It's so cool that I thought it would be fun to do it as a challenge.

Task

You will take in a square image with an edge length that is a power of 2 (greater than 4).

To make this image you should start by dividing your image into 4 vertical bands of equal size and shifting adjacent bands one 8th of the size of the image in opposite directions (shifted bands should wrap around to the other side). You should then repeat this process each time splitting the image into twice as many divisions and shifting by half as far as the previous time. Each iteration you should alternate between vertical and horizontal shifts. You should iterate until the shift requires you to shift by a fractional number of pixels (this will always be 1/2) at which point you are done.

When shifting vertically odd numbered bands from the left (zero-indexed) should shift down while even shift up. When shifting horizontally odd numbered bands from the top should shift left while even numbered bands should shift right.

You need only output/display the end result of the transformation, not all the intermediate steps like in the gif.

This is so the goal is to minimize the length of you source code as measured in bytes.

Worked through example

I will work through the cat gif shown at the top of the page frame by frame.

Here is the starting image:

This image is 512 by 512 pixels. We will break it in 4 bands to start and shift each band by 1/8 the image size (64 pixels) vertically.

We will now divide it into twice as many bands (8 bands) and shift it half as far as last time (32 pixels). This time we will shift horizontally.

We will now shift vertically again this time splitting into 16 bands and shifting each band by 16 pixels.
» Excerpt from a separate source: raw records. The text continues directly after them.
[src/rtl/pkt_mem_arbiter_if.sv]
// pkt_mem_arbiter_if: master-side request buses and the shared memory port of the packet memory arbiter.
interface pkt_mem_arbiter_if #(
    parameter int NUM_REQ = 3,
    parameter int ADDR_W  = 32,
    parameter int DATA_W  = 32
);
    logic [NUM_REQ-1:0]        req_i;
    logic [NUM_REQ-1:0]        ce_i;
    logic [NUM_REQ-1:0]        we_i;
    logic [NUM_REQ*ADDR_W-1:0] addr_i;
    logic [NUM_REQ*4-1:0]      width_i;
    logic [NUM_REQ*DATA_W-1:0] wdata_i;
    logic [NUM_REQ-1:0]        gnt_o;
    logic [DATA_W-1:0]         rdata_o;
    logic                      mem_ce_o;
    logic                      mem_we_o;
    logic [ADDR_W-1:0]         mem_addr_o;
    logic [3:0]                mem_width_o;
    logic [DATA_W-1:0]         mem_data_o;
    logic [DATA_W-1:0]         mem_data_i;

    modport slave (
        input  req_i, ce_i, we_i, addr_i, width_i, wdata_i, mem_data_i,
        output gnt_o, rdata_o, mem_ce_o, mem_we_o, mem_addr_o, mem_width_o, mem_data_o
    );

    modport master (
        output req_i, ce_i, we_i, addr_i, width_i, wdata_i, mem_data_i,
        input  gnt_o, rdata_o, mem_ce_o, mem_we_o, mem_addr_o, mem_width_o, mem_data_o
    );
endinterface

[src/rtl/pkt_mem_arbiter.sv]
// pkt_mem_arbiter: round-robin, burst-holding arbiter sharing one packet memory port among NUM_REQ masters.
module pkt_mem_arbiter #(
    parameter int NUM_REQ  = 3,
    parameter int ADDR_W   = 32,
    parameter int DATA_W   = 32,
    parameter int MAX_HOLD = 256
) (
    input  logic               clk,
    input  logic               rst_n,
    pkt_mem_arbiter_if.slave   bus,
    output logic               busy_o,
    output logic               err_hold_o
);
    localparam int OW = (NUM_REQ > 1) ? $clog2(NUM_REQ) : 1;
    localparam int HW = $clog2(MAX_HOLD + 1);

    typedef enum logic [1:0] {IDLE, BUSY, RELEASE} state_t;

    state_t         state_q, state_d;
    logic [NUM_REQ-1:0] gnt_q, gnt_d;
    logic [OW-1:0]  owner_q, owner_d, pick, idx;
    logic [HW-1:0]  hold_q, hold_d;
    logic           err_q, err_d, found;
    int             k;

    // owner_q doubles as last owner: scanning starts just past it, so it always ranks last
    always_comb begin
        pick  = owner_q;
        found = 1'b0;
        k     = 0;
        idx   = '0;
        for (int i = 1; i <= NUM_REQ; i++) begin
            k   = (int'(owner_q) + i) % NUM_REQ;
            idx = OW'(k);
            if (!found && bus.req_i[idx]) begin
                pick  = idx;
                found = 1'b1;
            end
        end
    end

    always_comb begin
        state_d = state_q;
        gnt_d   = gnt_q;
        owner_d = owner_q;
        hold_d  = hold_q;
        err_d   = err_q;
        if (state_q == BUSY) begin
            hold_d = (hold_q == HW'(MAX_HOLD)) ? hold_q : hold_q + 1'b1;
            err_d  = err_q | (hold_q == HW'(MAX_HOLD - 1));
            if (!bus.req_i[owner_q]) begin
                gnt_d   = '0;
                state_d = RELEASE;
            end
        end else if (found) begin
            state_d = BUSY;
            owner_d = pick;
            gnt_d   = NUM_REQ'(1) << pick;
            hold_d  = '0;
        end else begin
            state_d = IDLE;
        end
    end

    always_ff @(posedge clk or negedge rst_n) begin
        if (!rst_n) begin
            state_q <= IDLE;
            gnt_q   <= '0;
            owner_q <= OW'(NUM_REQ - 1);
            hold_q  <= '0;
            err_q   <= 1'b0;
        end else begin
            state_q <= state_d;
            gnt_q   <= gnt_d;
            owner_q <= owner_d;
            hold_q  <= hold_d;
            err_q   <= err_d;
        end
    end

    assign busy_o          = (state_q == BUSY);
    assign err_hold_o      = err_q;
    assign bus.gnt_o       = gnt_q;
    assign bus.rdata_o     = bus.mem_data_i;
    assign bus.mem_ce_o    = busy_o & bus.ce_i[owner_q];
    assign bus.mem_we_o    = busy_o & bus.we_i[owner_q];
    assign bus.mem_addr_o  = busy_o ? bus.addr_i[int'(owner_q)*ADDR_W +: ADDR_W] : '0;
    assign bus.mem_width_o = busy_o ? bus.width_i[int'(owner_q)*4 +: 4] : '0;
    assign bus.mem_data_o  = busy_o ? bus.wdata_i[int'(owner_q)*DATA_W +: DATA_W] : '0;
endmodule

[src/flat_wrapper.sv]
// flat-port wrapper written by rule: the top's interface ports become plain ports
module pkt_mem_arbiter_flat 
#(
    parameter int NUM_REQ  = 3,
    parameter int ADDR_W   = 32,
    parameter int DATA_W   = 32,
    parameter int MAX_HOLD = 256
)
  (clk, rst_n, busy_o, err_hold_o, bus_req_i, bus_ce_i, bus_we_i, bus_addr_i, bus_width_i, bus_wdata_i, bus_mem_data_i, bus_gnt_o, bus_rdata_o, bus_mem_ce_o, bus_mem_we_o, bus_mem_addr_o, bus_mem_width_o, bus_mem_data_o);
  pkt_mem_arbiter_if #(.NUM_REQ(NUM_REQ), .ADDR_W(ADDR_W), .DATA_W(DATA_W)) bus_i ();
  input  logic clk;
  input  logic rst_n;
  output logic busy_o;
  output logic err_hold_o;
  input wire logic [$bits(bus_i.req_i)-1:0] bus_req_i;
  input wire logic [$bits(bus_i.ce_i)-1:0] bus_ce_i;
  input wire logic [$bits(bus_i.we_i)-1:0] bus_we_i;
  input wire logic [$bits(bus_i.addr_i)-1:0] bus_addr_i;
  input wire logic [$bits(bus_i.width_i)-1:0] bus_width_i;
  input wire logic [$bits(bus_i.wdata_i)-1:0] bus_wdata_i;
  input wire logic [$bits(bus_i.mem_data_i)-1:0] bus_mem_data_i;
  output wire logic [$bits(bus_i.gnt_o)-1:0] bus_gnt_o;
  output wire logic [$bits(bus_i.rdata_o)-1:0] bus_rdata_o;
  output wire logic [$bits(bus_i.mem_ce_o)-1:0] bus_mem_ce_o;
  output wire logic [$bits(bus_i.mem_we_o)-1:0] bus_mem_we_o;
  output wire logic [$bits(bus_i.mem_addr_o)-1:0] bus_mem_addr_o;
  output wire logic [$bits(bus_i.mem_width_o)-1:0] bus_mem_width_o;
  output wire logic [$bits(bus_i.mem_data_o)-1:0] bus_mem_data_o;
  assign bus_i.req_i = bus_req_i;
  assign bus_i.ce_i = bus_ce_i;
  assign bus_i.we_i = bus_we_i;
  assign bus_i.addr_i = bus_addr_i;
  assign bus_i.width_i = bus_width_i;
  assign bus_i.wdata_i = bus_wdata_i;
  assign bus_i.mem_data_i = bus_mem_data_i;
  assign bus_gnt_o = bus_i.gnt_o;
  assign bus_rdata_o = bus_i.rdata_o;
  assign bus_mem_ce_o = bus_i.mem_ce_o;
  assign bus_mem_we_o = bus_i.mem_we_o;
  assign bus_mem_addr_o = bus_i.mem_addr_o;
  assign bus_mem_width_o = bus_i.mem_width_o;
  assign bus_mem_data_o = bus_i.mem_data_o;
  pkt_mem_arbiter #(.NUM_REQ(NUM_REQ), .ADDR_W(ADDR_W), .DATA_W(DATA_W), .MAX_HOLD(MAX_HOLD)) u_core (.clk(clk), .rst_n(rst_n), .bus(bus_i), .busy_o(busy_o), .err_hold_o(err_hold_o));
endmodule
[config.mk]
export PLATFORM = sky130hd
export DESIGN_NAME = pkt_mem_arbiter_flat
export DESIGN_NICKNAME = d
export VERILOG_FILES = /design/src/rtl/pkt_mem_arbiter_if.sv /design/src/rtl/pkt_mem_arbiter.sv /design/src/flat_wrapper.sv
export SDC_FILE = /design/constraint.sdc
export NUM_CORES = 1
export LEC_CHECK = 0
export BUFFER_PORTS_ARGS = -buffer_cell sky130_fd_sc_hd__buf_2
export CORE_AREA = 10 10 130 132
export CTS_CLUSTER_SIZE = 16
export DETAILED_ROUTE_END_ITERATION = 12
export DIE_AREA = 0 0 140 142
export SLEW_MARGIN = 20
export SYNTH_ARGS = -nofsm -noshare
export SYNTH_HDL_FRONTEND = slang
export SYNTH_SLANG_ARGS = --single-unit
[constraint.sdc]
create_clock -name clk -period 8.3 [get_ports clk]
set_input_delay 0 -clock clk [delete_from_list [all_inputs] [get_ports clk]]
set_output_delay 0 -clock clk [all_outputs]
set_load 0.01 [all_outputs]
=== Yosys cells after proc, flatten, opt, wreduce, memory -nomap -nowiden ===
Cells that the tools add are included.

* Register bits: 17
* Input port bits: 247
* Output and inout port bits: 107
* Word-level logic and storage cells: 67

* Add/sub/neg operators: 4
* Divide/modulo/power cells: 3
* $lt $le $gt $ge: 4
* Eq/ne operators: 5
* Shifts and indexed selects: 4
* Multiplexer cells: 30
* Bitwise gates (word level): 4
* Reduce and logical (&&, ||, !) cells: 8

{| class="wikitable"
|+ Operator list
! operator !! count
|-
| 96-bit by 8-bit variable part select with 32-bit output || 2
|-
| 32-bit by 3-bit remainder unit with 32-bit output (second input constant) || 3
|-
| 32-bit 2-to-1 mux || 2
|-
| 9-bit 2-to-1 mux || 3
|-
| 1-bit binary-select mux with 2-bit select || 6
|-
| 2-bit by 3-bit < comparator with 1-bit output (second input constant) || 4
|-
| 12-bit by 5-bit variable part select with 4-bit output || 1
|-
| 1-bit 2-to-1 mux || 10
|-
| 2-bit 2-to-1 mux || 5
|-
| 9-bit by 1-bit adder with 9-bit output (second input constant) || 1
|-
| 9-bit by 8-bit equality test with 1-bit output (second input constant) || 1
|-
| 9-bit equality test (second input constant) || 1
|-
| 3-bit 2-to-1 mux || 3
|-
| 2-bit by 2-bit adder with 3-bit output (second input constant) || 2
|-
| 2-bit AND reduction || 3
|-
| 4-bit 2-to-1 mux || 1
|-
| 2-bit != test (second input constant) || 2
|-
| 2-bit by 1-bit adder with 3-bit output (second input constant) || 1
|-
| 1-bit by 2-bit << shifter with 3-bit output (first input constant) || 1
|-
| 1-bit AND || 2
|-
| 2-bit by 1-bit equality test with 1-bit output (second input constant) || 1
|-
| 1-bit logical AND || 2
|-
| 1-bit zero test || 2
|-
| 2-bit nonzero test || 1
|-
| other kinds (2) || 2
|}

=== Logic depth before layout (Yosys ltp) ===
Gate-level depths: netlist of run 1.

* Depth in word-level cells: 14
* Depth in mapped cells: 10
* Gate-level depth less buffers: 7

=== Worst setup path before layout of run 1 ===
OpenSTA, ideal clock, no wires.

* Path kind: flip-flop to flip-flop
* Start: register u_core.owner_q[1]
* End: register u_core.gnt_q[2] (netlist: u_core.bus.gnt_o[2])
* Setup time: 121 ps
* Arrival: 2,565 ps
* Required time: 8,179 ps
* Slack: 5,614 ps
* Cell stages (with the launch flop): 10
* Path buffers: 2
* Clock period less this slack: 2,686 ps
* Cell sequence: dfstp_2 > clkbuf_1 > buf_2 > inv_1 > ha_1 > mux2i_1 > o22a_1 > or4_1 > o21a_2 > a22o_1

* Cells in the longest elaborated chain, start to end: 14
* Elaborated cells between the ends (all ways): 30
* Classes of those cells: add/sub: 3; div: 3; eq/ne: 1; shift: 1; mux: 16; reduce/logical: 6

{| class="wikitable"
|+ Ends and longest elaborated chain
! item !! line !! RTL
|-
| from (decl) || pkt_mem_arbiter.sv:21 || <nowiki>logic [OW-1:0] owner_q, owner_d, pick, idx;</nowiki>
|-
| from (signal assigned) || pkt_mem_arbiter.sv:69 || <nowiki>owner_q <= OW'(NUM_REQ - 1);</nowiki>
|-
| from (signal assigned) || pkt_mem_arbiter.sv:75 || <nowiki>owner_q <= owner_d;</nowiki>
|-
| 2-bit by 1-bit adder with 3-bit output || pkt_mem_arbiter.sv:33 || <nowiki>k = (int'(owner_q) + i) % NUM_REQ;</nowiki>
|-
| 32-bit by 3-bit remainder unit with 32-bit output || pkt_mem_arbiter.sv:33 ||
|-
| 1-bit binary-select mux with 2-bit select || pkt_mem_arbiter.sv:35 || <nowiki>if (!found && bus.req_i[idx]) begin</nowiki>
|-
| 1-bit 2-to-1 mux (implied by the code) || pkt_mem_arbiter.sv:35 ||
|-
| 1-bit 2-to-1 mux || pkt_mem_arbiter.sv:35 ||
|-
| 1-bit zero test || pkt_mem_arbiter.sv:35 ||
|-
| 1-bit logical AND || pkt_mem_arbiter.sv:35 ||
|-
| 1-bit 2-to-1 mux || pkt_mem_arbiter.sv:35 ||
|-
| 1-bit zero test || pkt_mem_arbiter.sv:35 ||
|-
| 1-bit logical AND || pkt_mem_arbiter.sv:35 ||
|-
| 2-bit 2-to-1 mux || pkt_mem_arbiter.sv:35 ||
|-
| 1-bit by 2-bit << shifter with 3-bit output || pkt_mem_arbiter.sv:58 || <nowiki>gnt_d = NUM_REQ'(1) << pick;</nowiki>
|-
| 3-bit 2-to-1 mux || pkt_mem_arbiter.sv:55 || <nowiki>end else if (found) begin</nowiki>
|-
| 3-bit 2-to-1 mux || pkt_mem_arbiter.sv:48 || <nowiki>if (state_q == BUSY) begin</nowiki>
|-
| to (signal assigned) || pkt_mem_arbiter.sv:74 || <nowiki>gnt_q <= gnt_d;</nowiki>
|-
| to (decl) || pkt_mem_arbiter.sv:20 || <nowiki>logic [NUM_REQ-1:0] gnt_q, gnt_d;</nowiki>
|}

Parallel ways exist; a longest one is shown, timed or not. The select of a mux whose other input is x is not followed.
A chain may end at the register's enable or synchronous reset.

=== Worst setup path in the final report of run 1 ===
* Start: register u_core.owner_q[1]
* End: register u_core.owner_q[0]

* Cells in the longest elaborated chain, start to end: 12
* Elaborated cells between the ends (all ways): 23
* Classes of those cells: add/sub: 3; div: 3; mux: 12; reduce/logical: 5

{| class="wikitable"
|+ Ends and longest elaborated chain
! item !! line
|-
| 2-bit by 1-bit adder with 3-bit output || pkt_mem_arbiter.sv:33
|-
| 32-bit by 3-bit remainder unit with 32-bit output || pkt_mem_arbiter.sv:33
|-
| 1-bit binary-select mux with 2-bit select || pkt_mem_arbiter.sv:35
|-
| 1-bit 2-to-1 mux (implied by the code) || pkt_mem_arbiter.sv:35
|-
| 1-bit 2-to-1 mux || pkt_mem_arbiter.sv:35
|-
| 1-bit zero test || pkt_mem_arbiter.sv:35
|-
| 1-bit logical AND || pkt_mem_arbiter.sv:35
|-
| 1-bit 2-to-1 mux || pkt_mem_arbiter.sv:35
|-
| 1-bit zero test || pkt_mem_arbiter.sv:35
|-
| 1-bit logical AND || pkt_mem_arbiter.sv:35
|-
| 1-bit 2-to-1 mux || pkt_mem_arbiter.sv:35
|-
| 2-bit AND reduction (no source line) || --
|}

Parallel ways exist; a longest one is shown, timed or not. The select of a mux whose other input is x is not followed.

==> results_dict.tcl, run 1 <==
set metrics [dict create \
    dp_hpwl_mm 12.2 \
    layout_common_cells "buf_2 (289), nor2_1 (148), mux2i_1 (73)" \
    arrival_ps 2920 \
    max_freq_ghz 0.358 \
    dp.cells 869 \
    crit_fanout 33 \
    htree_levels 1 \
    rows 44 \
    dpl_cell_area_sq_um 4390 \
    rrSetupSlack_ps 5500 \
    cts_resized 0 \
    dr_total_vias 3978 \
    start_util_pct 21.4 \
    slew_headroom_pct 41.2 \
    grt_usage_pct 13.2 \
    syn_avg_cell_area_sq_um 6.68 \
    drive_gt1_share_pct 45.1 \
    nFillCells 1662 \
    syn_area_sq_um 3060 \
    status "finished clean" \
    layout.nets 945 \
    drc 0 \
    setup_tns_ps 0 \
    design_area_sq_um 4480 \
    layout_commonest_cell "buf_2" \
    multiInputGateArea_sq_um 2220 \
    min_path_cells 0 \
    synth_ff_type "dfrtp_1" \
    area_growth_pct 46.4 \
    viasPerCell 4.55 \
    ys_ff_latch 17 \
    rsz0062_at_grt "false" \
    peakVddDrop_mv 0.128 \
    whs_endpoint "bus_rdata_o[10]" \
    fin_crit_sh_pct 33.7 \
    synth.net_count 712 \
    die_h_um 142 \
    drtAntennaViolNets 0 \
    grt_max_degree 78 \
    r2r-start "u_core.owner_q[1]$_DFFE_PN1P_" \
    path_class "reg2reg" \
    synth_edf_count 0 \
    overflow 0 \
    worst_setup_path_start_kind "flip-flop" \
    seq_area_frac_synth_pct 13.9 \
    finalMaxSlewViolations 0 \
    synthCells 458 \
    avgRoutedWirePerCell_um 16.8 \
    worst_pin_slew_ps 881 \
    core_sq_um 14300 \
    setup_viol 0 \
    grt_pass1_vias 4041 \
    cts_buffers 3 \
    cts_tree "done" \
    setup_slack_ps 5500 \
    place_congestion 0.780 \
    max_cap_violations 0 \
    leakagePower_nw 2.55 \
    first_pass_iters 4 \
    drt-total-wl_mm 14.7 \
    final_cells 874 \
    root_buffer "clkbuf_16" \
    boundaryPins 354 \
    min_from "bus_mem_data_i[10]" \
    antenna_found_initial 0 \
    p_per_area_nw_per_um2 333 \
    yosysWarnings 0 \
    regArea_sq_um 432 \
    grt_pass1_wl_mm 22.0 \
    timing.hold.ws_ps 0.00282 \
    path_clk_slew_ps 50 \
    synthArstFlopShare_pct 100 \
    pre_cts_ws_ps 5500 \
    worst_ep_required_time_ps 8430 \
    drt-initial-drc-count 188 \
    finalCriticalPeriod_ps 2800 \
    diodes 0 \
    ys_types 45 \
    clock_skew_ps 5.21 \
    fp.dieW_um 140 \
    clockBufferDepth 2 \
    die_area_sq_um 19900 \
    r2r-end "u_core.owner_q[0]$_DFFE_PN0P_" \
    portBuffers 289 \
    clk_latency_ps 250 \
    final_hold_viol_count 0 \
    cts_sinks 17 \
    hold_path_class "in2out" \
    reg2regPathDepth 6 \
    worst_setup_path_end_kind "flip-flop" \
]
-- sequential cells by signal, indices dropped and copies added (netlist names) --
signal,count
u_core.bus.gnt_o,3
u_core.err_hold_o,1
u_core.hold_q,9
u_core.owner_q,2
u_core.state_q,2
-- per-stage QoR --
| stage | utilization (%) | total power, W |
|---|---|---|
| after global routing | 31.3 | 0.00165 |
| after floorplan | - | 0.00104 |
| after detailed placement | 30.7 | 0.00141 |
| after global placement | 30.7 | 0.00141 |
| final | 31.3 | 0.00149 |
| after CTS | 31.3 | 0.00152 |
-- power breakdown --
group / internal (W) / switching, W
logic: 0.000502 / 0.000725
clock network: 0.0000645 / 0.0000326
registers: 0.000113 / 0.0000552
-- cells by family after synthesis --
| family | synth area share, % |
|---|---|
| fa+ha+maj | 2.86 |
| mux | 25.1 |
| simple gates | 24.8 |
| flops | 13.9 |
| xor+xnor | 0.859 |
| buf+inv | 13.6 |
| compound gates | 18.8 |
-- cells in the mapped netlist (all sizes together) (6+ instances only) --
library cell,number,area share [%]
dfrtp,16,13
o21ai,12,2.3
inv,9,1.1
nand2,7,0.86
clkbuf,20,2.5
mux2i,73,24
a21oi,72,12
buf,45,10
nor2,149,18
ha,7,2.9
nand3,6,0.98
-- routing by layer --
layer  up-vias  GRT usage, %  wire (um)
met5         -             0          0
met4         0          2.55        204
met3        24          5.71       1570
met2       184          23.1       7380
met1      1776          14.6       5500
li1       1994             -          -
-- critical path: stages (launching register included) --
cell and delay (ps):
dfstp_4 930, inv_1 120, ha_1 260, mux2i_1 150, o22ai_1 410, o31a_1 440, mux2_1 360
-- worst max path at each step --
stage          slack (ps)                           from  cells past startpoint                               to
6_report             5500  u_core.owner_q[1]$_DFFE_PN1P_                      6    u_core.owner_q[0]$_DFFE_PN0P_
5_1_grt              5220  u_core.owner_q[0]$_DFFE_PN0P_                      7  u_core.bus.gnt_o[0]$_DFFE_PN0P_
3_3_place_gp         5570  u_core.owner_q[1]$_DFFE_PN1P_                      6    u_core.owner_q[0]$_DFFE_PN0P_
3_5_place_dp         5500  u_core.owner_q[0]$_DFFE_PN0P_                      7  u_core.bus.gnt_o[0]$_DFFE_PN0P_
2_1_floorplan        5610  u_core.owner_q[1]$_DFFE_PN1P_                      9  u_core.bus.gnt_o[2]$_DFFE_PN0P_
4_1_cts              5470  u_core.owner_q[0]$_DFFE_PN0P_                      7  u_core.bus.gnt_o[0]$_DFFE_PN0P_
-- final cells by class --
cell class / count / share of cell area, %
multi-input cells: 367 / 49.7
well taps: 184 / 5.14
inverters: 9 / 0.754
clock buffers: 3 / 1.68
clock inverters: 1 / 0.112
flip-flops and latches: 17 / 9.64
repair buffers: 293 / 33.0
-- repair_timing --
action | 4_1_cts | 5_1_grt
buffers inserted | 0 | 0
hold buffers | 1 | 0
hold endpoints to repair | 17 | 0
(Power assumes the default switching activity.)
==> inputs of run 2 (changes only) <==
Clock period 8.3 ns to 2.8 ns, I/O delays scaled along.
==> results_dict.tcl, run 2 (same netlist as run 1, synthesis figures left out) <==
set metrics [dict create \
    cpMaxStageDelayCell "dfstp_4" \
    timing.hold.ws_ps 0.00282 \
    start_util_pct 21.4 \
    reg2regPathDepth 5 \
    cpPeakStageDelay_ps 630 \
    regMostFlops "u_core.hold_q" \
    dp.cells 873 \
    rrSetupSlack_ps 380 \
    layout.nets 949 \
    fin_crit_sh_pct 86.5 \
    regArea_sq_um 432 \
    setup_tns_ps 0 \
    r2r-start "u_core.owner_q[1]$_DFFE_PN1P_" \
    overflow 0 \
    largest_register_ffs 9 \
    drt-total-wl_mm 14.8 \
    clk_latency_ps 250 \
    pre_cts_ws_ps 337 \
    die_area_sq_um 19900 \
    dr_total_vias 3986 \
    portBuffers 289 \
    cp_top_family "compound AO/OA/AOI/OAI gates" \
    cts_resized 0 \
    path_class "reg2reg" \
    cts_tree "done" \
    viasPerCell 4.54 \
    hold_path_class "in2out" \
    nFillCells 1619 \
    min_path_cells 0 \
    postCtsHoldBufs 1 \
    diodes 0 \
    p_per_area_nw_per_um2 990 \
    multiInputGateArea_sq_um 2220 \
    htree_levels 1 \
    finalCriticalPeriod_ps 2420 \
    clockBufferDepth 2 \
    final_hold_viol_count 0 \
    slew_headroom_pct 47.1 \
    dp_hpwl_mm 12.4 \
    area_growth_pct 47.4 \
    core_sq_um 14300 \
    arrival_ps 2560 \
    grt_pass1_vias 4092 \
    max_freq_ghz 0.413 \
    rsz0062_at_grt "false" \
    drive_gt1_share_pct 45.4 \
    worst_ep_required_time_ps 2940 \
    crit_fanout 36 \
    dpl_cell_area_sq_um 4420 \
    worst_setup_path_start_kind "flip-flop" \
    drc 0 \
    boundaryPins 354 \
    leakagePower_nw 2.57 \
    first_pass_iters 6 \
    max_cap_violations 0 \
    rows 44 \
    layout_common_cells "buf_2 (289), nor2_1 (148), mux2i_1 (73)" \
    cts_setup_buffers 0 \
    path_clk_slew_ps 50 \
    cts_sinks 17 \
    peakVddDrop_mv 0.588 \
    min_from "bus_mem_data_i[10]" \
    setup_viol 0 \
    layout_commonest_cell "buf_2" \
    fp.dieW_um 140 \
    worst_setup_path_end_kind "flip-flop" \
    status "finished clean" \
    setup_slack_ps 379 \
    antenna_found_initial 0 \
    clock_skew_ps 2.02 \
    crit_chain "buf_4 > mux2_2 > a221oi_1 > nor2_1 > a22o_1" \
    design_area_sq_um 4510 \
    cts_buffers 3 \
    r2r-end "u_core.bus.gnt_o[1]$_DFFE_PN0P_" \
    place_congestion 0.786 \
    grt_pass1_wl_mm 22.1 \
    crit_buf_inv 1 \
    worst_pin_slew_ps 794 \
    final_cells 878 \
    whs_endpoint "bus_rdata_o[10]" \
    grt_usage_pct 13.4 \
    grt_max_degree 72 \
    root_buffer "clkbuf_16" \
    drtAntennaViolNets 0 \
    finalMaxSlewViolations 0 \
    die_h_um 142 \
    avgRoutedWirePerCell_um 16.9 \
    drt-initial-drc-count 117 \
]
[run 2: final cells by class]
type                       instances  area share, %
inverter                           9          0.749
sequential                        17           9.58
multi-input combinational        367           49.3
clock buffer                       3           1.67
tap                              184           5.11
timing repair buffer             297           33.5
clock inverter                     1          0.111
[run 2: through the flow]
| stage | util, % | power, W |
|---|---|---|
| detailed placement | 30.9 | 0.00425 |
| global route | 31.5 | 0.00494 |
| floorplan | - | 0.00309 |
| global placement | 30.9 | 0.00425 |
| CTS | 31.5 | 0.00456 |
| finish | 31.5 | 0.00446 |
==> config.mk <==
export PLATFORM = sky130hd
export DESIGN_NAME = sht40_measure_sequencer
export DESIGN_NICKNAME = d
export VERILOG_FILES = /design/src/rtl/sht40_measure_sequencer.sv
export SDC_FILE = /design/constraint.sdc
export NUM_CORES = 1
export LEC_CHECK = 0
export CORE_MARGIN = 3
export CORE_UTILIZATION = 50
export DETAILED_ROUTE_END_ITERATION = 10
export PLACE_DENSITY = 0.72
export SLEW_MARGIN = 5
export SYNTH_ARGS = -nofsm -noshare
export SYNTH_HDL_FRONTEND = slang
export SYNTH_SLANG_ARGS = --single-unit
==> constraint.sdc <==
create_clock -name clk -period 8.7 [get_ports clk]
set_input_delay 1.305 -clock clk [delete_from_list [all_inputs] [get_ports clk]]
set_output_delay 1.305 -clock clk [all_outputs]
set_load 0.1 [all_outputs]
32 bands, 8 pixels, horizontal shift

64 bands, 4 pixels, vertical shift.

128 bands, 2 pixels, horizontal shift.

256 bands, 1 pixel, vertical shift.

Since the next shift would require us to move each band by half a pixel we will stop at this point and output the result.

Test cases

I have a working script that can make these images so I thought I would let you guys choose the images for the test cases. So if you have a square image that is a power of 2 wide that you would like to see become dragonified. Feel free to send it to me and I'll make it a test case.

Test 1 Out 1

You should also test on a plain white or solid black image so that you can determine whether or not pixels are disappearing or not.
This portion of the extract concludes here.